Tran Thao T, Dam Phuongan, Su Zhengchang, Poole Farris L, Adams Michael W W, Zhou G Tong, Xu Ying
School of Electrical and Computer Engineering, Georgia Institute of Technology, Atlanta, GA 30332, USA.
Nucleic Acids Res. 2007;35(1):11-20. doi: 10.1093/nar/gkl974. Epub 2006 Dec 5.

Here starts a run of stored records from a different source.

[src/qlm_pkg.sv]
package qlm_pkg;

  localparam int ACT_W     = 2;
  localparam int TS_W      = 32;
  localparam int BYTES_W   = 32;
  localparam int QD_W      = 16;
  localparam int CNT_W     = 32;
  localparam int SUM_W     = 64;
  localparam int TRK_W     = 9;
  localparam int DIV_STEPS = 64;
  localparam int STEP_W    = $clog2(DIV_STEPS);

  typedef enum logic [ACT_W-1:0] {
    ACT_ENQ    = 2'd0,
    ACT_DEQ    = 2'd1,
    ACT_DETACH = 2'd2,
    ACT_REPORT = 2'd3
  } action_t;

  // commands from controller to datapath
  typedef struct packed {
    logic do_enq;
    logic do_deq;
    logic do_detach;
    logic do_report;
    logic div_step;
  } dp_cmd_t;

  // status from datapath to controller
  typedef struct packed {
    logic age_busy;
  } dp_status_t;

endpackage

Identification of operons in the hyperthermophilic archaeon Pyrococcus furiosus represents an important step to understanding the regulatory mechanisms that enable the organism to adapt and thrive in extreme environments. We have predicted operons in P.furiosus by combining the results from three existing algorithms using a neural network (NN). These algorithms use intergenic distances, phylogenetic profiles, functional categories and gene-order conservation in their operon prediction. Our method takes as inputs the confidence scores of the three programs, and outputs a prediction of whether adjacent genes on the same strand belong to the same operon. In addition, we have applied Gene Ontology (GO) and KEGG pathway information to improve the accuracy of our algorithm. The parameters of this NN predictor are trained on a subset of all experimentally verified operon gene pairs of Bacillus subtilis. It subsequently achieved 86.5% prediction accuracy when applied to a subset of gene pairs for Escherichia coli, which is substantially better than any of the three prediction programs. Using this new algorithm, we predicted 470 operons in the P.furiosus genome. Of these, 349 were validated using DNA microarray data.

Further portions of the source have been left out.